▶ [WORK INSTRUCTIONS]
Once the line with "(lx < POS_ONE);" is found in the entries below, print it and each following line exactly, stopping after the line with "(|ly) && (ly < POS_ONE);"; print nothing else.

▶ [GIVEN RECORDS]

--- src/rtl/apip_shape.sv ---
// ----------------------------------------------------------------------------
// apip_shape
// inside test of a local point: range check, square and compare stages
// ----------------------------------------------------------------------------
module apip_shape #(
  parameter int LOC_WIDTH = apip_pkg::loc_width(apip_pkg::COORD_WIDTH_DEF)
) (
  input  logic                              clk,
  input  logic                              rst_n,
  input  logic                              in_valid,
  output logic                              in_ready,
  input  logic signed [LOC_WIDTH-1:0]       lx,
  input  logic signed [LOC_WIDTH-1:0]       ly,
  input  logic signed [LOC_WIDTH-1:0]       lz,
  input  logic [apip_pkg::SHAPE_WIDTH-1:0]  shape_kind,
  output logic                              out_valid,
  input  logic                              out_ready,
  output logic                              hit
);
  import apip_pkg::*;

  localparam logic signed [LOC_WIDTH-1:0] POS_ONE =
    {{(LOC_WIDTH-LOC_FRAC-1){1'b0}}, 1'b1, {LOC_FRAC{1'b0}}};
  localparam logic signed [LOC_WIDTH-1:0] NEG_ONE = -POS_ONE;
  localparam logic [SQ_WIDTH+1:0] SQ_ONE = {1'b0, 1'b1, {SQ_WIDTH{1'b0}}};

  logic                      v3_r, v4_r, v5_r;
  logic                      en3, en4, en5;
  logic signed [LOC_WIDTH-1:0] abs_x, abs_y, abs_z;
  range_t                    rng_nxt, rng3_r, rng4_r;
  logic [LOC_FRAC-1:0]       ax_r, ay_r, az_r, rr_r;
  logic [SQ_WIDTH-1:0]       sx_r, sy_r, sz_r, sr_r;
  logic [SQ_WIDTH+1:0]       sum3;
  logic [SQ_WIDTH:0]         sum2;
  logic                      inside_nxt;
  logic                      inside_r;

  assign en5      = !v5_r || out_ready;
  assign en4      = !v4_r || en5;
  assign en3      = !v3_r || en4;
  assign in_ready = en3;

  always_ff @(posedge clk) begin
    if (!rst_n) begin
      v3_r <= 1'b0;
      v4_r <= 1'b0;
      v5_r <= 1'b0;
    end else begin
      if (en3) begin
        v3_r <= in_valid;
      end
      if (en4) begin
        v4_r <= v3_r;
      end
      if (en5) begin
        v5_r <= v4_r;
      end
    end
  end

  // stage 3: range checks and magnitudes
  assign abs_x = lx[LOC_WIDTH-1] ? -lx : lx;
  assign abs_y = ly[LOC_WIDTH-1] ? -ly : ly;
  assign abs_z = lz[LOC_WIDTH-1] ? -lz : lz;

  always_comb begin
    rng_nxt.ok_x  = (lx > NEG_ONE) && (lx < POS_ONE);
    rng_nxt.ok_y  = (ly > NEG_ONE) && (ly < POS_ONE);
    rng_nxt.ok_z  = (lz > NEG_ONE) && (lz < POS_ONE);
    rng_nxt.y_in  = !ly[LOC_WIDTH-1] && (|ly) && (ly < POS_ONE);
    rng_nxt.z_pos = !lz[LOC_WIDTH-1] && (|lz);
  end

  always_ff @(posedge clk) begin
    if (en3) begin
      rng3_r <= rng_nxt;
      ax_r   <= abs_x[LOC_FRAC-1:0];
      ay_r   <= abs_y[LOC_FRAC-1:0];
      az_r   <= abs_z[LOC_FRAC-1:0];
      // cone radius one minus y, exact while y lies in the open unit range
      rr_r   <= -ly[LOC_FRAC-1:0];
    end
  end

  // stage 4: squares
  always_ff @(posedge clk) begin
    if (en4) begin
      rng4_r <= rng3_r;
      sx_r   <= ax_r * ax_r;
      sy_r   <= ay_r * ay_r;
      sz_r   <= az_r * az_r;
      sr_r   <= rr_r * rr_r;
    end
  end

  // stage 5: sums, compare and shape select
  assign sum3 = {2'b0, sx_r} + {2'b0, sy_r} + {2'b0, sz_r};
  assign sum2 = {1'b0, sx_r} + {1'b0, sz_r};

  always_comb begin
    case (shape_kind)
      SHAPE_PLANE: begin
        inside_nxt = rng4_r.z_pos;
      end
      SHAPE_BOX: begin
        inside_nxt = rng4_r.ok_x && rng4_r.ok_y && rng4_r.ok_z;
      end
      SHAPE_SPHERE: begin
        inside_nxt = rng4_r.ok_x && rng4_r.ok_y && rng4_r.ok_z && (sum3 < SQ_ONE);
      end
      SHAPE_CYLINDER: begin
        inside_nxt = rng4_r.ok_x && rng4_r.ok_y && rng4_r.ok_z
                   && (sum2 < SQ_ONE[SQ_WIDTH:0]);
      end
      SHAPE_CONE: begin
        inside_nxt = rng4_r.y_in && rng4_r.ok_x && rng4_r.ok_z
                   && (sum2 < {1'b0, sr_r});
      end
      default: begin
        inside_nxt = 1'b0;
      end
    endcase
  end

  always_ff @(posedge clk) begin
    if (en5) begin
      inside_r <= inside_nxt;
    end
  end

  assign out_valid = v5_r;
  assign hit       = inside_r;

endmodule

* * *

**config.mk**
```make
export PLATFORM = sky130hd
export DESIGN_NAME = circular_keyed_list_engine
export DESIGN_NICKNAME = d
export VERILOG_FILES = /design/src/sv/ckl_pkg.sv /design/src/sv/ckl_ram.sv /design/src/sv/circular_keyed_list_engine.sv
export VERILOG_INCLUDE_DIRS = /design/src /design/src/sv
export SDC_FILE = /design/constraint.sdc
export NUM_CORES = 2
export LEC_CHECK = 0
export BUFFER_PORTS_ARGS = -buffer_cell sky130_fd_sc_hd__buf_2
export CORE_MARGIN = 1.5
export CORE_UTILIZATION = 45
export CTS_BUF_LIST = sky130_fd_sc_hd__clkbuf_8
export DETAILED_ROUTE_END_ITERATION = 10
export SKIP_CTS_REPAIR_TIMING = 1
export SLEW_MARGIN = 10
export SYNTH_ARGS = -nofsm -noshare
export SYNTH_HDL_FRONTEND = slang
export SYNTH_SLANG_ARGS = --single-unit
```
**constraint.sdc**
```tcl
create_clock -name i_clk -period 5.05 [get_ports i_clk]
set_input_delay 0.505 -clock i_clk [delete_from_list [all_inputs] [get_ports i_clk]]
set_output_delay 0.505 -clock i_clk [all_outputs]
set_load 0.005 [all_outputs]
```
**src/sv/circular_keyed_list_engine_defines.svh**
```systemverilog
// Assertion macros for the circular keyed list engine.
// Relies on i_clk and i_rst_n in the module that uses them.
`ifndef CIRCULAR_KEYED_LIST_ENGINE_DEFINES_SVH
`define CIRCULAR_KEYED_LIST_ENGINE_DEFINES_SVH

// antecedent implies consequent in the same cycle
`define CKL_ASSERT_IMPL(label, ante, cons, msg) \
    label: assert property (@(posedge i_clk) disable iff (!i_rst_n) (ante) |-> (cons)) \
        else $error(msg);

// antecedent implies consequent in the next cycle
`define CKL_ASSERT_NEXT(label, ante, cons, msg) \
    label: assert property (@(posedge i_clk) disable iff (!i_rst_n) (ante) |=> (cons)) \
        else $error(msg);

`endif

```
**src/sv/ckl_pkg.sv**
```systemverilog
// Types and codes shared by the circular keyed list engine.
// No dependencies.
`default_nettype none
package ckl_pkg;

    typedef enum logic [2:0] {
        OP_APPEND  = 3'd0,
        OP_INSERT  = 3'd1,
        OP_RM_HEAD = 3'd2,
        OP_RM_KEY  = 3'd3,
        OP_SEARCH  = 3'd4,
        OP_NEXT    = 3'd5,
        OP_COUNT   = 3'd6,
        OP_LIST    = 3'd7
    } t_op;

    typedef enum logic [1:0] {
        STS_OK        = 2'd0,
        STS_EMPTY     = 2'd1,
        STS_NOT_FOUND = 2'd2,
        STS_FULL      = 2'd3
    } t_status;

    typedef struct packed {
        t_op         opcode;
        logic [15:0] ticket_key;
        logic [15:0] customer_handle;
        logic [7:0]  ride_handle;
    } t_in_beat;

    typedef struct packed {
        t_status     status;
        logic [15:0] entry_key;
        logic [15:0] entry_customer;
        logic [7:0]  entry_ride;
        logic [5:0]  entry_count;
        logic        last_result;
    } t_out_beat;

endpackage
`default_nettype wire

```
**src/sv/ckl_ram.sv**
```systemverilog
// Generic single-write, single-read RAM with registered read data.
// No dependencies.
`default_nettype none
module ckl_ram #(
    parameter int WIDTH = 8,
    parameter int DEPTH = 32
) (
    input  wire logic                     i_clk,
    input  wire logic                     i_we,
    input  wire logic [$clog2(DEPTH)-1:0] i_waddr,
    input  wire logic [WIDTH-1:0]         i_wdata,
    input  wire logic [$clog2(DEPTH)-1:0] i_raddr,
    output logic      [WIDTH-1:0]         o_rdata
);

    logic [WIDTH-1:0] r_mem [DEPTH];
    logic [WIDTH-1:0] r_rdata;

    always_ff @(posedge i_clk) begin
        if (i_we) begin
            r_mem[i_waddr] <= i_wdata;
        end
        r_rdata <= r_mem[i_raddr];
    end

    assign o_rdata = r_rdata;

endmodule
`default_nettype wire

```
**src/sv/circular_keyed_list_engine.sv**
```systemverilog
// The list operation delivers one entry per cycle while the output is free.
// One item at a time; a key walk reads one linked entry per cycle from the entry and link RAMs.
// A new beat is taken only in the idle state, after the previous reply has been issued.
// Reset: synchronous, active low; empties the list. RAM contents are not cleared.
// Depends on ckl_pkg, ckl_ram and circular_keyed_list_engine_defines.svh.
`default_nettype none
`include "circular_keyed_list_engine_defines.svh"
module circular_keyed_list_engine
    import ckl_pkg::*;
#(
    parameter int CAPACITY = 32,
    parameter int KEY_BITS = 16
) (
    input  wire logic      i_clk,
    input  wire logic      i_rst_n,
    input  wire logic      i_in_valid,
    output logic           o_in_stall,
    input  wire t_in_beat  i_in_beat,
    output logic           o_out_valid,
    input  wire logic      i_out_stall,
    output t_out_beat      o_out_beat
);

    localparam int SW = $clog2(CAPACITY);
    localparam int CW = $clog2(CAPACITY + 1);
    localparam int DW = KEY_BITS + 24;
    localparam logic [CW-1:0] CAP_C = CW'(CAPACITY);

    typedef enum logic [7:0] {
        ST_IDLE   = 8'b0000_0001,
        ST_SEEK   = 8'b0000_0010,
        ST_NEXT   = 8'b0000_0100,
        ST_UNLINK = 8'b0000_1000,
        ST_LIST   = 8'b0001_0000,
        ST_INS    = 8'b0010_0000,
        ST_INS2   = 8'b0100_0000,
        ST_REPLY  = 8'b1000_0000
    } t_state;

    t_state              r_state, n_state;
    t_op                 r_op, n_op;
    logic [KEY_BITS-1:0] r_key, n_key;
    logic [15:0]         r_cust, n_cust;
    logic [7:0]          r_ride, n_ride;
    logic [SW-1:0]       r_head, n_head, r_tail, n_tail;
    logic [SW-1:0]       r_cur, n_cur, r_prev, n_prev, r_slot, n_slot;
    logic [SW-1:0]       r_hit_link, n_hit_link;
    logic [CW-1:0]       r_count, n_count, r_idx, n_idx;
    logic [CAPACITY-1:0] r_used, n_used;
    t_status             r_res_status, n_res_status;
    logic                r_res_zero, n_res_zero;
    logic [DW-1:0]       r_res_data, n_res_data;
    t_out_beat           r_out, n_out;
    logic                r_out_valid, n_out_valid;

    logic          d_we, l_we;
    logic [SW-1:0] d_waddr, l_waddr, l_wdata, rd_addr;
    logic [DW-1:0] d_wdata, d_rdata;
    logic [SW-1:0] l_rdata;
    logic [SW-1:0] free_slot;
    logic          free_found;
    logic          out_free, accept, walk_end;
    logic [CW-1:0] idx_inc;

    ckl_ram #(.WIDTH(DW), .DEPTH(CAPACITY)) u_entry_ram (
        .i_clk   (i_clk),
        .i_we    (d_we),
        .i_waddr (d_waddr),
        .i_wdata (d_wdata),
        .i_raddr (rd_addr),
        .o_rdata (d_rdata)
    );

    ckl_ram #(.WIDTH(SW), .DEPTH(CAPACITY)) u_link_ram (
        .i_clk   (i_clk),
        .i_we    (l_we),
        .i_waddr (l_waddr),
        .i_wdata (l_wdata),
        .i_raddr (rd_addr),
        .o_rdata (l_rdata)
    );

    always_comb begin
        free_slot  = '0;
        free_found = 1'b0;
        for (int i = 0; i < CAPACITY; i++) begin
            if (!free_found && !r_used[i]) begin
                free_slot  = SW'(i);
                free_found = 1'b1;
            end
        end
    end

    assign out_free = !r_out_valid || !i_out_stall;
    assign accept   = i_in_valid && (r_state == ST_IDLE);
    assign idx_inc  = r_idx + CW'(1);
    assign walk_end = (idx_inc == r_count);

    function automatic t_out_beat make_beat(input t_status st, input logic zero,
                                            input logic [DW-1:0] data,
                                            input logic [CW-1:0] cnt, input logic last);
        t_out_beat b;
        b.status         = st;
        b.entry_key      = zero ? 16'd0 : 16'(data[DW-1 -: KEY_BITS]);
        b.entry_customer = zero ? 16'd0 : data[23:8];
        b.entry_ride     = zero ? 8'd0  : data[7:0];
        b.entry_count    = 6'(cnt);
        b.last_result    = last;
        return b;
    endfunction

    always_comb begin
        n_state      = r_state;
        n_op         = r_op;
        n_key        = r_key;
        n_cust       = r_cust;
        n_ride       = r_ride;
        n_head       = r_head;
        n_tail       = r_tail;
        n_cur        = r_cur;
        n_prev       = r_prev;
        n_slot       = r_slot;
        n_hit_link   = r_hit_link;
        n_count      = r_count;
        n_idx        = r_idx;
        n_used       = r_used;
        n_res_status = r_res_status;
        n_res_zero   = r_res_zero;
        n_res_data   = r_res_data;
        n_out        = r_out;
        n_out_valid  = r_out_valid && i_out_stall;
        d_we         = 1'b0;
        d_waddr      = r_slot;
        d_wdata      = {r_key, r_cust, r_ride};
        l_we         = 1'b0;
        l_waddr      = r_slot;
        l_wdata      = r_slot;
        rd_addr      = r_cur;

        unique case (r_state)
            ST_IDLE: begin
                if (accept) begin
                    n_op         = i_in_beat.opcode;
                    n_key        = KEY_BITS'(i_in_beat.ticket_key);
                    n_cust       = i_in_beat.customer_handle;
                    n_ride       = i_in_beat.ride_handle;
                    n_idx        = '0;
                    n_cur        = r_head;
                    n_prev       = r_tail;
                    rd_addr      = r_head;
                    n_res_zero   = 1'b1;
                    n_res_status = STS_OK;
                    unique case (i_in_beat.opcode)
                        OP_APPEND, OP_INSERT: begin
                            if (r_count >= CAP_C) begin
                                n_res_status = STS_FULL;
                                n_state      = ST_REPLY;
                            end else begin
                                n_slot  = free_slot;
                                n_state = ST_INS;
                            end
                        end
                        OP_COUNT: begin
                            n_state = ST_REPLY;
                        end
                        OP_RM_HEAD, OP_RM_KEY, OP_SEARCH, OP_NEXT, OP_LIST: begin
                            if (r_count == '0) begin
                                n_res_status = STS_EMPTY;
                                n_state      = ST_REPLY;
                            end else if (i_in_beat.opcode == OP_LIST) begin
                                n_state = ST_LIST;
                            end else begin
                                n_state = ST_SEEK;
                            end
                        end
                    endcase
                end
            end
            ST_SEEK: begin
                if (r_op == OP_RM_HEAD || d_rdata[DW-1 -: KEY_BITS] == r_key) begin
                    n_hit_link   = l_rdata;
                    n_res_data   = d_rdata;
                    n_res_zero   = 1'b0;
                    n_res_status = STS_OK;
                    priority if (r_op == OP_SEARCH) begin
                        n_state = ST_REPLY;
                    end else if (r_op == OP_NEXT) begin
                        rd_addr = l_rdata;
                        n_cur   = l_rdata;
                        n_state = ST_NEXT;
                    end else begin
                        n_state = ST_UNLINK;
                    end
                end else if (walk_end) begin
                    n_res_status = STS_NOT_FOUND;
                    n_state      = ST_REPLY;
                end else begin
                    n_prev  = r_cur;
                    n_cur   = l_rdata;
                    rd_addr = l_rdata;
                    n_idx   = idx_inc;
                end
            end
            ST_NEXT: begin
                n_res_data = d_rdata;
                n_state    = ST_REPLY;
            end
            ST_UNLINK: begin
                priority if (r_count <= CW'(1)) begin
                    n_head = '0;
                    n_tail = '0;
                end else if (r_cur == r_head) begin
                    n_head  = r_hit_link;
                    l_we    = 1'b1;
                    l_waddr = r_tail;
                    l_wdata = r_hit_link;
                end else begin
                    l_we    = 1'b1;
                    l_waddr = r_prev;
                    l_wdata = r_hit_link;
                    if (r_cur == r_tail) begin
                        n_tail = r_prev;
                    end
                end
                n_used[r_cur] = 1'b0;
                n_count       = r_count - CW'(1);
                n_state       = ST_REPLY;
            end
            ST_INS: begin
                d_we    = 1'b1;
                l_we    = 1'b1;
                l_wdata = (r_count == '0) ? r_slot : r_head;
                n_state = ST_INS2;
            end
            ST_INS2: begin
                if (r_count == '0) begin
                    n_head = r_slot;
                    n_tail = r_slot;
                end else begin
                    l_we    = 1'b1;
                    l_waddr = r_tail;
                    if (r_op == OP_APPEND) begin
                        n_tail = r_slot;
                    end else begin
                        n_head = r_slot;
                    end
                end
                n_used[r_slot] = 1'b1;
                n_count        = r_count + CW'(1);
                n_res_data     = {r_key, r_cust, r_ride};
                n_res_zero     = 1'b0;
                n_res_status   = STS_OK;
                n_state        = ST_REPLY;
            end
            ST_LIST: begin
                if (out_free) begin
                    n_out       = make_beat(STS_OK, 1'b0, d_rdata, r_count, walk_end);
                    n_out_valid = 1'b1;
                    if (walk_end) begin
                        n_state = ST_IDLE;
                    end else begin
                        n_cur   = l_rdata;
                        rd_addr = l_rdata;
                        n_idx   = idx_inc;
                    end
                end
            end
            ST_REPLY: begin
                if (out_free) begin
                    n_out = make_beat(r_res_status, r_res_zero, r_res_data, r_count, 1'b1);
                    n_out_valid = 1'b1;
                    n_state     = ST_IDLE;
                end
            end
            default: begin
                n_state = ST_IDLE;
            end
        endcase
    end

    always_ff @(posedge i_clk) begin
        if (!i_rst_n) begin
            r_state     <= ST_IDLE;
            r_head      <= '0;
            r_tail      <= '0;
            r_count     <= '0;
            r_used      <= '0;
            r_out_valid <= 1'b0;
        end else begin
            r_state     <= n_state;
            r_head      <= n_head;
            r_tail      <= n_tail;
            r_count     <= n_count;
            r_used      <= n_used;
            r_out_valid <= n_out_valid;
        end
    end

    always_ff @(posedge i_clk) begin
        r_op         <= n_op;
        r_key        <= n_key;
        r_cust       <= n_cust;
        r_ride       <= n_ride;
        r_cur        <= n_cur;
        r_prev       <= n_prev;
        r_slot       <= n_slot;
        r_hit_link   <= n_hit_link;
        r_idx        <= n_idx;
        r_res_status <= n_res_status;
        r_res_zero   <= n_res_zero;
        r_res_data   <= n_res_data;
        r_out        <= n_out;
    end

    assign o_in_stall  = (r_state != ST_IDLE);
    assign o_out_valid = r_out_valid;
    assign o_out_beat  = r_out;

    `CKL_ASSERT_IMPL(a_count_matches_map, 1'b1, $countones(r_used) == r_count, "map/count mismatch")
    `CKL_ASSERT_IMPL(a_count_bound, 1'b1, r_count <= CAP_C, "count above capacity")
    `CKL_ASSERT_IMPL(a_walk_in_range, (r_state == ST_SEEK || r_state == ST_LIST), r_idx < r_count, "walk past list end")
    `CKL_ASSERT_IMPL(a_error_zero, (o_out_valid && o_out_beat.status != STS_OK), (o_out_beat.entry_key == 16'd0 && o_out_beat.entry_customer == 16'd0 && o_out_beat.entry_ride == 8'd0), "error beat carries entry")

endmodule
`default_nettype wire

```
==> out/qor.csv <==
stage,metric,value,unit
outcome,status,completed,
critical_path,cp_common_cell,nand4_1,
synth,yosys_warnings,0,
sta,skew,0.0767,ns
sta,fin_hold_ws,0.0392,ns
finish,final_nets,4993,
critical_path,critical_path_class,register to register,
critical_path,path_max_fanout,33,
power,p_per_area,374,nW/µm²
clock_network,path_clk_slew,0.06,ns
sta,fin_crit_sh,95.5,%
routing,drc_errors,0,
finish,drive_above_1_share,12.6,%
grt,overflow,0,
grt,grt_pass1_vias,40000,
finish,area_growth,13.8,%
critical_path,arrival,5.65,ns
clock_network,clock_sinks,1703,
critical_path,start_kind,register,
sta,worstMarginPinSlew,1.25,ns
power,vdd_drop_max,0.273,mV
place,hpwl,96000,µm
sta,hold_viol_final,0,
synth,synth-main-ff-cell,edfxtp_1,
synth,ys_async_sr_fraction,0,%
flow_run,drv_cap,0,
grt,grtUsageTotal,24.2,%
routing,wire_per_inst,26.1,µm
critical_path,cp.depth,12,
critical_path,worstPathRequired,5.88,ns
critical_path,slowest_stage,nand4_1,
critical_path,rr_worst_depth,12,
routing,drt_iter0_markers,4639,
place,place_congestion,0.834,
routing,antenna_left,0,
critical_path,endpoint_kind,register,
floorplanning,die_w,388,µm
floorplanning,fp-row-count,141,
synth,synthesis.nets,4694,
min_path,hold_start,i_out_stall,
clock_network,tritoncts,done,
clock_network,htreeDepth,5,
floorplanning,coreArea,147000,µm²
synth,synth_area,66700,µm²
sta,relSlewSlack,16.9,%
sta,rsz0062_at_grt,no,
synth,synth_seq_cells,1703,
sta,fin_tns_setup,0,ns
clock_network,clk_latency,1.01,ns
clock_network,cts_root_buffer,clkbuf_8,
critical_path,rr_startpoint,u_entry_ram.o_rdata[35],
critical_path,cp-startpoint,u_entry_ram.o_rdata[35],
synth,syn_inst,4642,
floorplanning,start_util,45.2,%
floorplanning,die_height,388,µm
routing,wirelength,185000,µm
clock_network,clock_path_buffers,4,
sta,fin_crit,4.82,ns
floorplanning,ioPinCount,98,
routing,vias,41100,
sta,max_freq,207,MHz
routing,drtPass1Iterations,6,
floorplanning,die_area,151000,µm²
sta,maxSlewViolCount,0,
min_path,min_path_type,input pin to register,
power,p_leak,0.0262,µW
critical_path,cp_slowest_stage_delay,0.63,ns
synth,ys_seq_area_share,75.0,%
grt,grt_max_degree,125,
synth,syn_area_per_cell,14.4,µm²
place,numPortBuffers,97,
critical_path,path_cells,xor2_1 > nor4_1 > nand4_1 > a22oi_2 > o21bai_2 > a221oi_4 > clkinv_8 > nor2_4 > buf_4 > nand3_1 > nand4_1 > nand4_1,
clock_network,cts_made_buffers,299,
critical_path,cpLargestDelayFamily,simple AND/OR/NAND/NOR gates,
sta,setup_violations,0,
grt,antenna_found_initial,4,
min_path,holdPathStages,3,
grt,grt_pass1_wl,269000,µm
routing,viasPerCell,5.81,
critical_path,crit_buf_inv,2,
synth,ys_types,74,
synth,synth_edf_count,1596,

---

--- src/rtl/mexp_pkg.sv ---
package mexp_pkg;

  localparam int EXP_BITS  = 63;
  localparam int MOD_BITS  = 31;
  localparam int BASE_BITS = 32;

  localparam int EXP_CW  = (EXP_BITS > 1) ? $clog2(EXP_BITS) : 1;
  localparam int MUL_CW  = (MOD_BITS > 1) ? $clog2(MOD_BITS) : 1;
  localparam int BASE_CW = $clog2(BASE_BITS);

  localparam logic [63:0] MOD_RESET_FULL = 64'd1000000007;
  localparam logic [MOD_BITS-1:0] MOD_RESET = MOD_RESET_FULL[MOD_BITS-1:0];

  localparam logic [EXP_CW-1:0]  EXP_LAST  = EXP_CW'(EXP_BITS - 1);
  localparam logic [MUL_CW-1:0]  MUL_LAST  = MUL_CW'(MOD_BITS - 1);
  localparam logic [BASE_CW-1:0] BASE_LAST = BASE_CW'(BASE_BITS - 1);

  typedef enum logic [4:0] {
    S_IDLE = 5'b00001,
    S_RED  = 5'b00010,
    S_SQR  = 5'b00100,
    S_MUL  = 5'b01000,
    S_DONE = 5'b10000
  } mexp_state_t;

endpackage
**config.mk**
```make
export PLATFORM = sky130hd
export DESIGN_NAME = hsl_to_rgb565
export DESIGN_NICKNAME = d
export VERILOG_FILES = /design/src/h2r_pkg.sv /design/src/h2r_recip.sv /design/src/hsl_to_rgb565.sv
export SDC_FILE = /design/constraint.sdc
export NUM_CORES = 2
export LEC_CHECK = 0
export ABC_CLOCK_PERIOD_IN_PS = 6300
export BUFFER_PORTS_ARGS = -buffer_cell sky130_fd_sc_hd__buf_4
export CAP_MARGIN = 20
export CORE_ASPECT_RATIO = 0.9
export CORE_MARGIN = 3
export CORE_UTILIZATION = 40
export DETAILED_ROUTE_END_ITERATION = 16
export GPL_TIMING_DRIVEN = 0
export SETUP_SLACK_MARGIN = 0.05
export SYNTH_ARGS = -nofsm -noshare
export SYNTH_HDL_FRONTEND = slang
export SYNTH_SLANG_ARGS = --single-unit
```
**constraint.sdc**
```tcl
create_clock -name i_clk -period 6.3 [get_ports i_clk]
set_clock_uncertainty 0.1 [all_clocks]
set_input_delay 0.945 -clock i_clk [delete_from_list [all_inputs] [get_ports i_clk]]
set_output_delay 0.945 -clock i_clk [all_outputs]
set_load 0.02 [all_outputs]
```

▶ [RESULT]
    rng_nxt.ok_x  = (lx > NEG_ONE) && (lx < POS_ONE);
    rng_nxt.ok_y  = (ly > NEG_ONE) && (ly < POS_ONE);
    rng_nxt.ok_z  = (lz > NEG_ONE) && (lz < POS_ONE);
    rng_nxt.y_in  = !ly[LOC_WIDTH-1] && (|ly) && (ly < POS_ONE);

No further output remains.